Publié depuis Eklablog


Une Très Belle Définition du Temps
Le temps, ce maître insaisissable, se plie et se déploie selon nos états d’âme. Il ne suit pas les horloges, ni les cadrans rigides, mais vibre au rythme de nos émotions.
Le temps est une lenteur exaspérante quand on attend. Chaque seconde s’étire, se traîne, comme un souffle lourd dans l’immobilité, et l’on se surprend à guetter désespérément l’aiguille qui refuse de bouger. Ce temps-là semble infini, figé, comme si le monde tout entier retenait son souffle.
Le temps est une course folle quand on est en retard. Il échappe à notre contrôle, file entre nos doigts comme du sable trop fin, et nous, pris dans cette frénésie, tentons désespérément de le rattraper, sans jamais y parvenir. Le cœur s’accélère, tout devient flou. On voudrait le retenir, mais plus on s’agite, plus il semble nous fuir.

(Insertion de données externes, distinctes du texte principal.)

**src/rtl/dec_counter_pkg.sv**
```systemverilog
// ============================================================================
// Module   : dec_counter_pkg
// Purpose  : Shared width, constants and count type for the BCD decade counter.
// Revision : 1.0 - initial release
// ============================================================================
`default_nettype none

package dec_counter_pkg;

  localparam int COUNT_W = 4;

  typedef logic [COUNT_W-1:0] count_t;

  localparam count_t DEC_MAX  = 4'd9;
  localparam count_t DEC_ZERO = 4'd0;

endpackage : dec_counter_pkg

`default_nettype wire

```
**src/rtl/dec_counter_if.sv**
```systemverilog
// ============================================================================
// Module   : dec_counter_if
// Purpose  : Current/next count bundle between the count register and its
//            next-state logic.
// Revision : 1.0 - initial release
// ============================================================================
`default_nettype none

interface dec_counter_if
  import dec_counter_pkg::*;
();

  count_t cur;
  count_t nxt;

  // Register side publishes the current count and consumes the next one.
  modport master (output cur, input nxt);
  modport slave  (input cur, output nxt);

endinterface : dec_counter_if

`default_nettype wire

```
**src/rtl/dec_counter_next.sv**
```systemverilog
// ============================================================================
// Module   : dec_counter_next
// Purpose  : Combinational next-state for the decade counter: increment,
//            wrap at MAX_COUNT and recovery of out-of-range values.
// Revision : 1.0 - initial release
// ============================================================================
`default_nettype none

module dec_counter_next
  import dec_counter_pkg::*;
#(
  parameter count_t MAX_COUNT = DEC_MAX
) (
  dec_counter_if.slave nbus
);

  // Anything at or above the terminal value (including upset values) goes to 0.
  always_comb begin
    nbus.nxt = DEC_ZERO;
    if (nbus.cur < MAX_COUNT) begin
      nbus.nxt = nbus.cur + 4'd1;
    end
  end

endmodule : dec_counter_next

`default_nettype wire

```
**src/rtl/dec_counter.sv**
```systemverilog
// ============================================================================
// Module   : dec_counter
// Purpose  : Free-running BCD decade counter, async active-low reset.
//            Define DEC_COUNTER_TC_EN to add the p_tc terminal-count output.
// Revision : 1.0 - initial release
// ============================================================================
`default_nettype none

module dec_counter
  import dec_counter_pkg::*;
#(
  parameter count_t RESET_VALUE = DEC_ZERO,
  parameter count_t MAX_COUNT   = DEC_MAX
) (
  output count_t count,
  input  logic   p_clk_in,
  input  logic   p_rst
`ifdef DEC_COUNTER_TC_EN
  ,
  output logic   p_tc
`endif
);

  count_t count_q;
  count_t count_d;

  dec_counter_if nbus ();

  assign nbus.cur = count_q;
  assign count_d  = nbus.nxt;

  dec_counter_next #(
    .MAX_COUNT (MAX_COUNT)
  ) u_next (
    .nbus (nbus.slave)
  );

  always_ff @(posedge p_clk_in or negedge p_rst) begin
    if (!p_rst) begin
      count_q <= RESET_VALUE;
    end else begin
      count_q <= count_d;
    end
  end

  assign count = count_q;

`ifdef DEC_COUNTER_TC_EN
  // Gated by p_rst so the flag drops the instant reset asserts.
  assign p_tc = p_rst & (count_q == MAX_COUNT);
`endif

endmodule : dec_counter

`default_nettype wire

```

Le temps est une prison quand on est triste. Chaque minute pèse lourd, comme une ancre enfoncée dans la terre, et les heures semblent nous enchaîner à notre peine. On regarde les jours passer avec indifférence, comme s’ils ne signifiaient plus rien.
Le temps est une étoile filante quand on est heureux. Il s’envole, il brille, mais il nous échappe avant même que l’on puisse s'en rendre compte. Le bonheur, fugace, fait paraître les heures plus brèves, comme si elles se jouaient de nous, laissant un sourire doux-amer sur nos lèvres.
Le temps est un abîme quand on souffre. Chaque seconde se dilate en une éternité de douleur. Il n’y a ni fin, ni début, seulement cette sensation oppressante de perdition, comme si le temps se suspendait dans une agonie sans issue.
Le temps est une lente dérive quand on s’ennuie. Il s’étire, languissant, indifférent à notre ennui. On regarde l’horloge, mais les aiguilles semblent figées, captives d’une torpeur silencieuse.
Finalement, le temps n’a ni forme, ni substance propre. Il est façonné par nos sentiments, modifié par nos perceptions. Ce ne sont pas les horloges qui mesurent vraiment le temps, mais nos cœurs. Que vous soyez dans la course effrénée d’une journée ou dans la sérénité d’un instant paisible, rappelez-vous : le temps est avant tout une création de l’esprit.
Alors, en ce jour de changement d’heure, où l’on gagne ou perd une heure selon la saison, souvenez-vous que le temps n’est jamais fixe. Il est ce que vous en faites. Prenez-le en main, et faites de chaque instant un moment précieux.